CPU affinity selection dialog

When CPU Affinity Matters

When CPU affinity matters

Case 1: Limit a Process’s CPU Consumption

One common case where CPU affinity matters is one of CPU resource allocation. Specifically, keeping a process limited to using a certain amount of CPU time or percent of the total available. By limiting a process to specific cores, you have the ability to control the available CPU time it has access to, out of the total CPU time pool. Thus, you can keep it at an increment of 25%, 50%, 75%, or 100% for a fully (all physical) quad-core processor. Now, when you throw in logical processors, the picture gets more complex. While the scheduler may show an exact 50% for 2 of 4 logical cores, that may not mean those two cores are executing at 50% the capacity of two physical cores. The computational capacity limits are actually staggered, so they might instead be: 25%, 32%, 82%, 100%. It is hard to say, and varies for each CPU. However, this is an effective method to limit an application’s CPU use. It is *not* recommended for system components, security software, or other critical services.

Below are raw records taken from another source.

`src/rtl/run_sequencer.sv`:
```
// Host-side job sequencer: buffers run commands, launches them one at a time on
// all node controllers, waits for completion and optionally rotates base ids.
module run_sequencer #(
  parameter int node_num      = 8,
  parameter int fifo_depth    = 4,
  parameter int start_timeout = 8
) (
  input  logic                clk,
  input  logic                reset,
  input  logic                cmd_valid,
  output logic                cmd_ready,
  input  logic [23:0]         cmd_times,
  input  logic                cmd_rotate,
  input  logic                abort,
  input  logic                err_clear,
  output logic                run_write,
  output logic [23:0]         run_times,
  input  logic [node_num-1:0] node_running,
  output logic                change_base_id,
  output logic                busy,
  output logic                job_done,
  output logic [15:0]         done_count,
  output logic                err_zero,
  output logic                err_start
);

  localparam int AW = $clog2(fifo_depth);
  localparam int TW = $clog2(start_timeout + 1);

  typedef enum logic [2:0] {IDLE, LAUNCH, WAIT_START, WAIT_DONE, ROTATE, SETTLE} state_t;

  state_t              state, next_state;
  logic [24:0]         mem [fifo_depth];
  logic [AW:0]         wr_ptr, rd_ptr;
  logic                full, empty, accept, zero_cmd, push, pop;
  logic                start_fail;
  logic                rot_q;
  logic [node_num-1:0] run_q;
  logic [TW-1:0]       to_cnt;

  assign empty     = (wr_ptr == rd_ptr);
  assign full      = (wr_ptr[AW] != rd_ptr[AW]) && (wr_ptr[AW-1:0] == rd_ptr[AW-1:0]);
  assign cmd_ready = !full;
  assign accept    = cmd_valid && !full;
  assign zero_cmd  = accept && (cmd_times == '0);
  assign push      = accept && !zero_cmd && !abort;
  assign pop       = (state == IDLE) && !empty && !abort;
  assign busy      = (state != IDLE) || !empty;

  always_comb begin
    next_state = state;
    start_fail = 1'b0;
    case (state)
      IDLE:       if (pop) next_state = LAUNCH;
      LAUNCH:     next_state = WAIT_START;
      WAIT_START: begin
        if (&run_q) begin
          next_state = WAIT_DONE;
        end else if (to_cnt == TW'(start_timeout - 1)) begin
          start_fail = 1'b1;
          next_state = IDLE;
        end
      end
      WAIT_DONE:  if (run_q == '0) next_state = rot_q ? ROTATE : IDLE;
      ROTATE:     next_state = SETTLE;
      SETTLE:     next_state = IDLE;
      default:    next_state = IDLE;
    endcase
  end

  always_ff @(posedge clk) begin
    if (push) mem[wr_ptr[AW-1:0]] <= {cmd_times, cmd_rotate};
  end

  always_ff @(posedge clk) begin
    run_q <= node_running;
    if (reset) begin
      state          <= IDLE;
      wr_ptr         <= '0;
      rd_ptr         <= '0;
      to_cnt         <= '0;
      rot_q          <= 1'b0;
      run_write      <= 1'b0;
      run_times      <= '0;
      change_base_id <= 1'b0;
      job_done       <= 1'b0;
      done_count     <= '0;
      err_zero       <= 1'b0;
      err_start      <= 1'b0;
    end else begin
      state <= next_state;
      if (abort) begin
        wr_ptr <= '0;
        rd_ptr <= '0;
      end else begin
        if (push) wr_ptr <= wr_ptr + (AW+1)'(1);
        if (pop)  rd_ptr <= rd_ptr + (AW+1)'(1);
      end
      if (pop) {run_times, rot_q} <= mem[rd_ptr[AW-1:0]];
      // Pulses are registered from the next-state decode so each one lines up
      // with the cycle the FSM spends in the corresponding state.
      run_write      <= (next_state == LAUNCH);
      change_base_id <= (next_state == ROTATE);
      job_done       <= (next_state == WAIT_DONE) && (node_running == '0);
      if (state == WAIT_DONE && run_q == '0) done_count <= done_count + 16'd1;
      if (state == LAUNCH)          to_cnt <= '0;
      else if (state == WAIT_START) to_cnt <= to_cnt + TW'(1);
      if (zero_cmd)       err_zero  <= 1'b1;
      else if (err_clear) err_zero  <= 1'b0;
      if (start_fail)     err_start <= 1'b1;
      else if (err_clear) err_start <= 1'b0;
    end
  end

endmodule

```
`config.mk`:
```
export PLATFORM = sky130hd
export DESIGN_NAME = run_sequencer
export DESIGN_NICKNAME = d
export VERILOG_FILES = /design/src/rtl/run_sequencer.sv
export SDC_FILE = /design/constraint.sdc
export NUM_CORES = 1
export LEC_CHECK = 0
export CAP_MARGIN = 20
export CORE_ASPECT_RATIO = 0.5
export CORE_UTILIZATION = 59
export CTS_CLUSTER_SIZE = 40
export DETAILED_ROUTE_END_ITERATION = 7
export PLACE_DENSITY_LB_ADDON = 0.2
export SLEW_MARGIN = 25
export SYNTH_ARGS = -nofsm -noshare
export SYNTH_HDL_FRONTEND = slang
export SYNTH_SLANG_ARGS = --single-unit
```
`constraint.sdc`:
```
create_clock -name clk -period 6.4 [get_ports clk]
set_clock_uncertainty 0.15 [all_clocks]
set_input_delay 1.28 -clock clk [delete_from_list [all_inputs] [get_ports clk]]
set_output_delay 1.28 -clock clk [all_outputs]
set_load 0.02 [all_outputs]
```
==> out/qor.yml, run 1 <==
critical_path:
  startpoint: "state[0]"
  r2r_slack_ns: 3.51
  critical_path_class: "flip-flop to primary output"
  worstRegToRegCells: 5
  crit_fanout: 18
  worstPathArrival_ns: 2.45
  timing.rr.start: "rd_ptr[0]"
  cp.required_ns: 4.97
  start_kind: "flip-flop"
  cp-end-kind: "primary output"
global_routing:
  grtUsageTotal_pct: 25.2
  grt.overflow.total: 0
  grt_pass1_vias: 4074
  grt_start_max_net_pins: 61
  antenna_found_initial: 0
  grt_pass1_wl_um: 21200
synth:
  async_flop_share_pct: 0
  synthCells: 474
  postSynthAreaPerCell_um2: 13.7
  synth_fp_nets: 519
  syn_area_um2: 6500
  synth_edf_count: 100
  ys.flop_type: "edfxtp_1"
  yosysWarnings: 0
  yosys.cell_types.count: 45
  yosys_register_bits: 167
  yosysSeqAreaShare_pct: 66.8
detailed_routing:
  via_per_inst: 5.94
  totalWireLength_um: 13600
  drt-initial-drc-count: 328
  route.vias.total: 4229
  first_pass_iters: 4
  postRouteAntennaNets: 0
  wl_per_cell_um: 19.1
  drc: 0
sta:
  worst_slew_pin_slew_ns: 0.709
  min_period_ns: 3.88
  hold_viol: 0
  setup-tns-final_ns: 0
  fin_ws_ns: 2.52
  fin_crit_sh_pct: 60.6
  report.final.slew_viol_count: 0
  fmax_mhz: 258
  rsz0062_at_grt: "false"
  final-setup-viol-count: 0
  relSlewSlack_pct: 52.7
run:
  maxCapViolCount: 0
cells_and_area:
  drive_gt1_share_pct: 13.5
  final_area_um2: 8080
  final_core_util_pct: 77.4
  antenna_cells: 0
  nNetsFinal: 605
  syn_to_final_growth_pct: 24.3
  mostFrequentLayoutCell: "edfxtp_1"
  final_cell_mix: "edfxtp_1, clkdlybuf4s50_1, dfxtp_1"
floorplan:
  row_count: 26
  core_area_um2: 10400
  initial_utilization_pct: 62.3
  io_pins: 85
  die_width_um: 150
  dieHeight_um: 76.3
  die-area_um2: 11500
placement:
  dpl-instance-area_um2: 7510
  place.gp.congestion: 0.755
  numPortBuffers: 84
  dp_hpwl_um: 8110
  dp_slack_ns: 2.48
cts:
  cts_max_level: 4
  post_cts_resized: 0
  cts.path.max_buffers: 2
  numClockSinks: 167
  cts_buffers: 17
  path_clk_slew_ns: 0.06
  post-cts-setup-buffers: 0
  insertion_delay_ns: 0.43
  cts_hold_buf: 0
  cts-root-buf: "clkbuf_16"
  cts_tree: "built"
min_path:
  whs_path_depth: 2
  hold_class: "flip-flop to flip-flop"
  min-delay-start: "rot_q"
power:
  power_density_nw_per_um2: 285
  ir_drop_mv: 0.197
  leakage_uw: 0.00262
  total_power_uw: 2310
outcome:
  status: "complete, no violations"
[synthesized netlist by cell type (all sizes together) (2+ instances only)]
cell	n	area, µm²
nand4	4	25.0
a31oi	2	12.5
nor3b	5	37.5
edfxtp	100	3000
a21oi	43	215
a2bb2oi	2	17.5
nor2b	5	31.3
o31ai	3	22.5
and4	3	26.3
inv	7	26.3
a41oi	2	17.5
nor3	8	40.0
o21ai	14	70.1
and2	3	18.8
nor2	13	48.8
clkbuf	19	72.6
mux4	25	563
nand4b	2	17.5
xor2	4	35.0
nand3	7	35.0
nand2b	3	18.8
ha	7	87.6
xnor2	6	52.6
mux2	3	33.8
or3	9	56.3
a21o	3	22.5
nand3b	3	22.5
buf	6	23.8
nand2	63	236
dfxtp	67	1340
or4	12	101
nor4	8	50.1
mux2i	5	50.1
[cell families after synthesis]
logic type	synth area share, %
compound gates	6.56
xor+xnor	1.35
fa+ha+maj	1.35
buf+inv	1.88
flops	66.8
mux	9.94
simple gates	12.1
[flip-flops by register name, summed over array words and instances, names as in the netlist]
name,cells
change_base_id,1
done_count,16
err_start,1
err_zero,1
job_done,1
mem,100
rd_ptr,3
rot_q,1
run_q,8
run_times,24
run_write,1
state,3
to_cnt,4
wr_ptr,3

You can do this with Process Lasso, using any of three automation features:

  1. Persistent (Sticky) CPU Affinity
  2. CPU Limiter
  3. Watchdog – Advanced Rules

Remember, the OS CPU scheduler itself will work-around any busy cores, so you need not worry too much about putting too much on too few cores, *but* you should be careful not to under-utilize your computing capacity.

Case 2: Per-Core Frequency Scaling

Some newer processors, both AMD (TurboCore) and Intel (TurboBoost), have frequency scaling technologies that allows for scaling up of specific cores on-demand. The development of this emerging feature in CPU hardware means that what CPU affinity you set may actually make a big difference in real-world performance.

Normally as a thread gets a time slice (a period in which to use the core), it is granted whichever core [CPU] is determined to be most free by the operating system’s scheduler. Yes, this is in contrast to the popular fallacy that the single thread would stay on a single core. This means that the actual thread(s) of an application might get swapped around to non-overclocked cores, and even under-clocked cores in some cases. As you can see, changing the affinity and forcing a single-threaded CPU to stay on a single CPU makes a big difference in such scenarios. The scaling up of a core does not happen instantly, not by a long shot in CPU time.

Therefore, for primarily single (or limited) thread applications, it is sometimes best to set the CPU affinity to a specific core, or subset of cores. This will allow the ‘Turbo’ processor frequency scaling to kick in and be sustained (instead of skipping around to various cores that may not be scaled up, and could even be scaled down).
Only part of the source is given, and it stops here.